These notes are pretty much the same steps as the two extensions list, it's just that I had to collate them together because neither seems to list it fully in the proper order.
-
Install Synthwave ’84/Synthwave + Fluoromachine theme on VS Code (I used the Fluoromachine one)
-
Install Custom CSS and JS Loader
-
Command + Shift + P to open command palette > "Preferences: Open settings (JSON)"
-
Add to the settings object this key, and the value is an array containing the path to the CSS file for your extension. On a Mac it should be the following:
{
"vscode_custom_css.imports": [
"file:///Users/${username}/.vscode/extensions/${extension folder name}/${extensions css file name}.css"
]
}
So for Synthwave + Fluoromachine on my Mac it's:
{
"vscode_custom_css.imports": [
"file:///Users/katesmac/.vscode/extensions/webrender.synthwave-x-fluoromachine-0.0.9/synthwave-x-fluoromachine.css"
]
}
- Quit VS Code and go to terminal so we can restart it with proper Permissions
- Type
sudo chown -R $(whoami) PATH TO CODE
where PATH TO CODE is actually the file path, and you actually type${whoami}
as well
So I typed exactly:
sudo chown -R $(whoami) /Applications/Visual\ Studio\ Code.app/Contents/MacOS/Electron
- the back slashes in front of the space are important
6a. According to Custom CSS and JS Loader, if you are using 'Insiders Branch' then the VS Code file path might be: /Applications/Visual Studio Code - Insiders.app/Contents/MacOS/Electron
but idk what that means
-
Should prompt you for your password
-
Reopen VS Code
-
Command + Shift + P > "Reload Custom CSS and JS"
-
Restart VS Code one more time and hopefully you'll see the glow!

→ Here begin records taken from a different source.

File: src/rtl/bp_be_pkg.sv
// Shared back-end types for the FP writeback path: boxed datapath width,
// RISC-V fflags layout and the writeback payload carried by the long-latency FIFO.
package bp_be_pkg;

  localparam int dpath_width_gp    = 66;
  localparam int reg_addr_width_gp = 5;

  typedef struct packed {
    logic nv;
    logic dz;
    logic of;
    logic uf;
    logic nx;
  } rv64_fflags_s;

  localparam int fflags_width_gp = $bits(rv64_fflags_s);

  typedef struct packed {
    logic [reg_addr_width_gp-1:0] rd;
    logic [dpath_width_gp-1:0]    data;
    rv64_fflags_s                 fflags;
  } bp_be_fp_wb_s;

endpackage
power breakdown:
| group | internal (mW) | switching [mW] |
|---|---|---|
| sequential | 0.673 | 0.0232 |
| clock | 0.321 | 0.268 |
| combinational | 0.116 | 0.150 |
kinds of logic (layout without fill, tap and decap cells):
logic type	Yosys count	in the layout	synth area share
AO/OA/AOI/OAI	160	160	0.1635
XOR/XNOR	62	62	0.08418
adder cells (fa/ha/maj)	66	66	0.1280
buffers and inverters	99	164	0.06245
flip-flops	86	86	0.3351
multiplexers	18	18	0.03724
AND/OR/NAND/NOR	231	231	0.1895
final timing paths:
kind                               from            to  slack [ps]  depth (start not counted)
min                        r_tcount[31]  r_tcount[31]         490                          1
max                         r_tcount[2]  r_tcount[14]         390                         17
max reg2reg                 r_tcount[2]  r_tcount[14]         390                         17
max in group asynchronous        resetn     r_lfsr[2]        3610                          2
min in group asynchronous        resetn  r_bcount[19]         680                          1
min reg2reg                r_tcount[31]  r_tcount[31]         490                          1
<file path="src/rtl/rle_pkg.sv">
// Shared types and helpers for the run-length decompressor.
package rle_pkg;

  typedef enum logic [1:0] {
    StIdle,
    StRun,
    StFlush,
    StDone
  } rle_state_e;

  // Smaller of two unsigned values; used to clip a run to the room left in a word.
  function automatic int unsigned min_len(input int unsigned a, input int unsigned b);
    return (a < b) ? a : b;
  endfunction

endpackage

</file>
<file path="src/rtl/rle_decompressor_bit_packer.sv">
// Word assembly register with an MSB-first k-bit insert. The inserted (or zero-padded)
// word is presented combinationally so the top can move it straight to the output
// register on the same edge it completes.
module bit_packer
  import rle_pkg::*;
#(
  parameter int unsigned WORD_W = 8,
  parameter int unsigned BW     = $clog2(WORD_W + 1)
) (
  input  logic              clk,
  input  logic              rst,
  input  logic              clear,
  input  logic              en,
  input  logic              bit_val,
  input  logic [BW-1:0]     k,
  input  logic [BW-1:0]     bit_idx,
  output logic [WORD_W-1:0] word
);

  logic [WORD_W-1:0] asm_q;
  logic [WORD_W-1:0] top_k;
  logic [WORD_W-1:0] mask;

  // Mask covers bits WORD_W-1-bit_idx down to WORD_W-bit_idx-k.
  always_comb begin
    top_k = ~({WORD_W{1'b1}} >> k);
    mask  = top_k >> bit_idx;
    word  = (asm_q & ~mask) | (bit_val ? mask : '0);
  end

  // Assembly register: cleared on frame start or word hand-off, else accumulates.
  always_ff @(posedge clk or posedge rst) begin
    if (rst) begin
      asm_q <= '0;
    end else if (clear) begin
      asm_q <= '0;
    end else if (en) begin
      asm_q <= word;
    end
  end

endmodule

</file>
<file path="src/rtl/rle_decompressor.sv">
// Run-length decompressor: expands {bit, run} tokens into MSB-first packed words with
// valid/ready on both sides, word/bit position tracking and an end-of-frame done flag.
module rle_decompressor
  import rle_pkg::*;
#(
  parameter int unsigned WORD_W      = 8,
  parameter int unsigned RUN_W       = 2,
  parameter int unsigned IDX_W       = 32,
  parameter int unsigned TOTAL_WORDS = 1024,
  localparam int unsigned BW         = $clog2(WORD_W + 1)
) (
  input  logic              clk,
  input  logic              rst,
  input  logic              work,
  input  logic              in_valid,
  output logic              in_ready,
  input  logic              in_bit,
  input  logic [RUN_W-1:0]  in_run,
  input  logic              in_last,
  output logic [WORD_W-1:0] out,
  output logic              out_valid,
  input  logic              out_ready,
  output logic [IDX_W-1:0]  byteIndx,
  output logic [BW-1:0]     bitIndx,
  output logic              done
);

  // Wide compare so a TOTAL_WORDS beyond the index range simply never terminates.
  localparam int unsigned CW = (IDX_W > 32) ? IDX_W + 1 : 33;
  localparam logic [BW-1:0] FullIdx = BW'(WORD_W);

  rle_state_e        st_q;
  logic [BW-1:0]     bit_idx_q;
  logic [IDX_W-1:0]  byte_idx_q;
  logic [RUN_W-1:0]  run_left_q;
  logic              bit_val_q;
  logic              last_q;
  logic [WORD_W-1:0] out_q;
  logic              out_valid_q;

  logic              full, out_free, expanding, in_flush, xfer, last_hit, pk_val;
  logic [BW-1:0]     room, k_run, pk_k, new_idx;
  logic [WORD_W-1:0] word;

  // Expansion amount, packer controls and the word hand-off condition.
  always_comb begin
    full      = (bit_idx_q == FullIdx);
    out_free  = !out_valid_q || out_ready;
    room      = FullIdx - bit_idx_q;
    k_run     = BW'(min_len(32'(run_left_q), 32'(room)));
    expanding = (st_q == StRun) && (run_left_q != '0) && !full;
    in_flush  = (st_q == StFlush);
    pk_val    = in_flush ? 1'b0 : bit_val_q;
    pk_k      = expanding ? k_run : (in_flush ? room : '0);
    new_idx   = bit_idx_q + pk_k;
    xfer      = !work && ((st_q == StRun) || in_flush) && (new_idx == FullIdx) && out_free;
    last_hit  = (CW'(byte_idx_q) + CW'(1)) == CW'(TOTAL_WORDS);
  end

  assign in_ready  = (st_q == StRun) && (run_left_q == '0) && !full && !last_q;
  assign out       = out_q;
  assign out_valid = out_valid_q;
  assign byteIndx  = byte_idx_q;
  assign bitIndx   = bit_idx_q;
  assign done      = (st_q == StDone);

  bit_packer #(
    .WORD_W (WORD_W),
    .BW     (BW)
  ) u_packer (
    .clk     (clk),
    .rst     (rst),
    .clear   (work || xfer),
    .en      (expanding),
    .bit_val (pk_val),
    .k       (pk_k),
    .bit_idx (bit_idx_q),
    .word    (word)
  );

  // Control FSM, token capture, run expansion and output register.
  always_ff @(posedge clk or posedge rst) begin
    if (rst) begin
      st_q        <= StIdle;
      bit_idx_q   <= '0;
      byte_idx_q  <= '0;
      run_left_q  <= '0;
      bit_val_q   <= 1'b0;
      last_q      <= 1'b0;
      out_q       <= '0;
      out_valid_q <= 1'b0;
    end else begin
      if (out_valid_q && out_ready) begin
        out_valid_q <= 1'b0;
      end
      if (work) begin
        st_q       <= StRun;
        bit_idx_q  <= '0;
        byte_idx_q <= '0;
        run_left_q <= '0;
        last_q     <= 1'b0;
      end else begin
        unique case (st_q)
          StRun: begin
            if (in_valid && in_ready) begin
              run_left_q <= in_run;
              bit_val_q  <= in_bit;
              last_q     <= in_last;
            end else if (expanding) begin
              run_left_q <= run_left_q - RUN_W'(pk_k);
              bit_idx_q  <= new_idx;
            end else if (last_q && !full && (run_left_q == '0)) begin
              // Last run fully expanded: pad a partial word, else finish once out drains.
              if (bit_idx_q != '0) begin
                st_q <= StFlush;
              end else if (out_free) begin
                st_q <= StDone;
              end
            end
          end
          default: ;
        endcase
        if (xfer) begin
          out_q       <= word;
          out_valid_q <= 1'b1;
          bit_idx_q   <= '0;
          byte_idx_q  <= byte_idx_q + IDX_W'(1);
          if (last_hit || in_flush) begin
            st_q       <= StDone;
            run_left_q <= '0;
            last_q     <= 1'b0;
          end
        end
      end
    end
  end

endmodule

</file>
File: src/rtl/egress_rr_scheduler.sv
// Per-egress-port round-robin scheduler: picks one ingress requester whose
//   head packet targets PORT_ID, then moves exactly XFER_WORDS words from it
//   into the egress buffer, then holds an idle gap of GAP_CYCLES cycles.
// Latency: grant one cycle after the IDLE decision; first write one cycle after grant.
// Backpressure: egress_full only blocks new grants; a started transfer never stalls.
//
// Ports:
//   clk, reset        clock, synchronous active-high reset
//   req[i]            requester i has a head packet; its current word is on data_in slice i
//   req_dest[2i+1:2i] destination port of requester i's head packet
//   data_in           NUM_PORTS words of DATA_WIDTH, slice i = requester i
//   egress_full       egress buffer full, suppresses new grants
//   grant             registered one-hot, high for the whole transfer
//   word_ack          combinational pop to the current requester during XFER
//   write_en/data_out registered write port into the egress buffer
//   pkt_done          pulse coincident with the last write of a packet
//   cur_src           index of the current or most recent granted requester
//   pkt_count         packets completed since reset, wrapping 16-bit count

module egress_rr_scheduler #(
  parameter int NUM_PORTS  = 4,
  parameter int PORT_ID    = 0,
  parameter int DATA_WIDTH = 32,
  parameter int XFER_WORDS = 6,
  parameter int GAP_CYCLES = 8
) (
  input  logic                             clk,
  input  logic                             reset,
  input  logic [NUM_PORTS-1:0]             req,
  input  logic [2*NUM_PORTS-1:0]           req_dest,
  input  logic [DATA_WIDTH*NUM_PORTS-1:0]  data_in,
  input  logic                             egress_full,
  output logic [NUM_PORTS-1:0]             grant,
  output logic [NUM_PORTS-1:0]             word_ack,
  output logic                             write_en,
  output logic [DATA_WIDTH-1:0]            data_out,
  output logic                             pkt_done,
  output logic [1:0]                       cur_src,
  output logic [15:0]                      pkt_count
);

  localparam int WCW = (XFER_WORDS > 1) ? $clog2(XFER_WORDS) : 1;
  localparam int GCW = (GAP_CYCLES > 1) ? $clog2(GAP_CYCLES) : 1;

  localparam logic [WCW-1:0] WORD_LAST = WCW'(XFER_WORDS - 1);
  localparam logic [GCW-1:0] GAP_LAST  = GCW'(GAP_CYCLES - 1);
  localparam logic [1:0]     PORT_SEL  = 2'(PORT_ID);
  // Reset value of last_grant makes requester 0 the first in line.
  localparam logic [1:0]     LAST_INIT = 2'(NUM_PORTS - 1);

  typedef enum logic [1:0] {
    ST_IDLE = 2'd0,
    ST_XFER = 2'd1,
    ST_GAP  = 2'd2
  } state_t;

  state_t                  state_q, state_d;
  logic [WCW-1:0]          word_cnt_q, word_cnt_d;
  logic [GCW-1:0]          gap_cnt_q, gap_cnt_d;
  logic [1:0]              last_grant_q, last_grant_d;
  logic [NUM_PORTS-1:0]    grant_q, grant_d;
  logic [1:0]              cur_src_q, cur_src_d;
  logic                    write_en_q, write_en_d;
  logic [DATA_WIDTH-1:0]   data_out_q, data_out_d;
  logic                    pkt_done_q, pkt_done_d;
  logic [15:0]             pkt_count_q, pkt_count_d;

  // Eligibility padded to 4 bits so a 2-bit index is always in range.
  logic [3:0]              elig;
  logic [1:0]              cand;
  logic                    pick_vld;
  logic [1:0]              pick_idx;
  logic [DATA_WIDTH-1:0]   sel_word;

  always_comb begin
    elig = '0;
    for (int i = 0; i < NUM_PORTS; i++) begin
      elig[i] = req[i] && (req_dest[2*i +: 2] == PORT_SEL);
    end
  end

  // Search starts just after the last winner, so the winner drops to the
  // lowest priority for the next decision.
  always_comb begin
    pick_vld = 1'b0;
    pick_idx = '0;
    cand     = '0;
    for (int k = 1; k <= NUM_PORTS; k++) begin
      cand = 2'((int'(last_grant_q) + k) % NUM_PORTS);
      if (!pick_vld && elig[cand]) begin
        pick_vld = 1'b1;
        pick_idx = cand;
      end
    end
  end

  always_comb begin
    sel_word = '0;
    for (int i = 0; i < NUM_PORTS; i++) begin
      if (cur_src_q == 2'(i)) begin
        sel_word = data_in[DATA_WIDTH*i +: DATA_WIDTH];
      end
    end
  end

  // Pop is tied to the state, not to req: once a transfer starts the
  // requester is drained for XFER_WORDS words regardless of its inputs.
  always_comb begin
    word_ack = '0;
    if (state_q == ST_XFER) begin
      for (int i = 0; i < NUM_PORTS; i++) begin
        if (cur_src_q == 2'(i)) begin
          word_ack[i] = 1'b1;
        end
      end
    end
  end

  always_comb begin
    state_d      = state_q;
    word_cnt_d   = word_cnt_q;
    gap_cnt_d    = gap_cnt_q;
    last_grant_d = last_grant_q;
    grant_d      = grant_q;
    cur_src_d    = cur_src_q;
    write_en_d   = 1'b0;
    data_out_d   = data_out_q;
    pkt_done_d   = 1'b0;
    pkt_count_d  = pkt_count_q;

    case (state_q)
      ST_IDLE: begin
        if (pick_vld && !egress_full) begin
          grant_d      = '0;
          for (int i = 0; i < NUM_PORTS; i++) begin
            if (pick_idx == 2'(i)) begin
              grant_d[i] = 1'b1;
            end
          end
          cur_src_d    = pick_idx;
          last_grant_d = pick_idx;
          word_cnt_d   = '0;
          state_d      = ST_XFER;
        end
      end

      ST_XFER: begin
        data_out_d = sel_word;
        write_en_d = 1'b1;
        word_cnt_d = word_cnt_q + 1'b1;
        if (word_cnt_q == WORD_LAST) begin
          pkt_done_d  = 1'b1;
          pkt_count_d = pkt_count_q + 16'd1;
          grant_d     = '0;
          gap_cnt_d   = '0;
          word_cnt_d  = '0;
          state_d     = ST_GAP;
        end
      end

      ST_GAP: begin
        // Gives the downstream metadata extractor time to commit the packet.
        if (gap_cnt_q == GAP_LAST) begin
          gap_cnt_d = '0;
          state_d   = ST_IDLE;
        end else begin
          gap_cnt_d = gap_cnt_q + 1'b1;
        end
      end

      default: begin
        grant_d = '0;
        state_d = ST_IDLE;
      end
    endcase
  end

  always_ff @(posedge clk) begin
    if (reset) begin
      state_q      <= ST_IDLE;
      word_cnt_q   <= '0;
      gap_cnt_q    <= '0;
      last_grant_q <= LAST_INIT;
      grant_q      <= '0;
      cur_src_q    <= '0;
      write_en_q   <= 1'b0;
      data_out_q   <= '0;
      pkt_done_q   <= 1'b0;
      pkt_count_q  <= '0;
    end else begin
      state_q      <= state_d;
      word_cnt_q   <= word_cnt_d;
      gap_cnt_q    <= gap_cnt_d;
      last_grant_q <= last_grant_d;
      grant_q      <= grant_d;
      cur_src_q    <= cur_src_d;
      write_en_q   <= write_en_d;
      data_out_q   <= data_out_d;
      pkt_done_q   <= pkt_done_d;
      pkt_count_q  <= pkt_count_d;
    end
  end

  assign grant     = grant_q;
  assign write_en  = write_en_q;
  assign data_out  = data_out_q;
  assign pkt_done  = pkt_done_q;
  assign cur_src   = cur_src_q;
  assign pkt_count = pkt_count_q;

endmodule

- SPECIAL NOTE: If Code complains about that it is corrupted, simply click “Don't show again”.
- NOTE: Every time after Code is updated, please re-enable Custom CSS.
- NOTE: Every time you change the configuration, please re-enable Custom CSS.

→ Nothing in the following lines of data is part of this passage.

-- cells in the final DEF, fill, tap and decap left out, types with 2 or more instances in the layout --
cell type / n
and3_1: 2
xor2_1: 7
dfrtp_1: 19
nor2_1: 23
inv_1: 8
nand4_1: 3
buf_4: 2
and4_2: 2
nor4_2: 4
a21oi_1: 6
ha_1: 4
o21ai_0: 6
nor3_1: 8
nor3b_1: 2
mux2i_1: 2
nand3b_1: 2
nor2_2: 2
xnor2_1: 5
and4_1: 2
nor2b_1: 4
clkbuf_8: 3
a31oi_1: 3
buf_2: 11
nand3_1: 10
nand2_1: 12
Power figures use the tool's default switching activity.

Not even exaggerating, this theme improves productivity 300%!
[Not a paid actor, actual user testimonial. Results may vary.]
[Honorable mention to ES6 async/await in Node, what a Godsend. Of course it's just syntactic sugar for promises which are themselves syntactic sugar for callbacks, but syntactic sugar means I can pretend they just don't exist, unless I forget an await and get an UnexpectedPromise instead.]